Leaders should role model data-based decision-making and incentivize teams to back recommendations with data. Hiring managers should evaluate candidates on analytical skills. Data literacy training should be made widely available. Platforms for open data sharing and collaboration should be implemented.
Small cultural nudges can drive behavior change across the organization. For example, making real-time metrics visible through dashboards makes problems transparent quickly. Establishing centralized analytics CoEs and data scientists embedded in business units accelerates idea flow.
With a data-pervasive culture, organizations can institutionalize data-driven decision-making as the norm rather than the exception.
8. Choose the Right Data and Analytics Tools
The technology landscape today is exploding with sophisticated data and analytics solutions. While choice is great, too many tools can backfire without a coherent strategy. Based on use cases, companies should choose technology platforms that can scale from data management to predictive insights seamlessly.
Equally critical is ensuring a cohesive user experience across tools. If users need to learn new UIs for every new tool, adoption will stay low. With modern open and cloud-based platforms, it’s possible to democratize insights directly to business users via interfaces they already use daily, like MS Office.
9. Maintain Continuous Planning with Agile Analytics
In today’s dynamic environment, analytics must keep pace with changing business priorities. But 85% of data and analytics projects fail to deliver their expected value, largely due to rigid planning approaches.
Leading companies are adopting agile analytics techniques to introduce flexibility. Priorities are defined and adjusted continuously through weekly sprints and daily standups between data teams and business stakeholders.
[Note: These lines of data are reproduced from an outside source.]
[config.mk]
export PLATFORM = sky130hd
export DESIGN_NAME = phase_sequencer
export DESIGN_NICKNAME = d
export VERILOG_FILES = /design/src/rtl/phase_sequencer_pkg.sv /design/src/rtl/phase_sequencer_timer.sv /design/src/rtl/phase_sequencer.sv
export SDC_FILE = /design/constraint.sdc
export NUM_CORES = 1
export LEC_CHECK = 0
export CORE_ASPECT_RATIO = 1.4
export CORE_UTILIZATION = 40
export DETAILED_ROUTE_END_ITERATION = 8
export GPL_ROUTABILITY_DRIVEN = 0
export PLACE_DENSITY = 0.7
export SYNTH_ARGS = -nofsm -noshare
export SYNTH_HDL_FRONTEND = slang
export SYNTH_SLANG_ARGS = --single-unit
export TNS_END_PERCENT = 5
[constraint.sdc]
create_clock -name clk -period 2.5 [get_ports clk]
set_input_delay 0.75 -clock clk [delete_from_list [all_inputs] [get_ports clk]]
set_output_delay 0.75 -clock clk [all_outputs]
set_load 0.01 [all_outputs]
Deliverables are released in minimally viable increments focused on business impact.
This nimble approach accelerates time-to-insight across ever-evolving business needs while maintaining alignment to value. As the famous quote goes, “It’s not the daily increase but daily decrease. Hack away at the unessential.”
The Road Ahead
In an era where velocity, variety, and complexity are growing exponentially, making use of insights to beat competition will become harder. And yet, by enhancing the fundamentals of data, analytical modeling talent, and business linkage, it is possible to formalize these analytics efforts and make organizations insight-driven. Bumps will certainly be along the way, but the view is sure worth it. It is now time to accelerate.
Conclusion
Independent of massive technology investments, most companies can not leverage data effectively as a result of issues related to data quality, talent, business alignment, and the inability to scale. However, the fault lies not in our data but in our approach. When companies have robust data pipelines and democratized analytical capabilities that are closely linked to business outcomes and further enhanced by AI, they can successfully navigate the journey towards becoming an insights-driven organization. However, the fundamentals are keeping up with the data, upskilling analytical talent, and maintaining constant business alignment for creating impacts.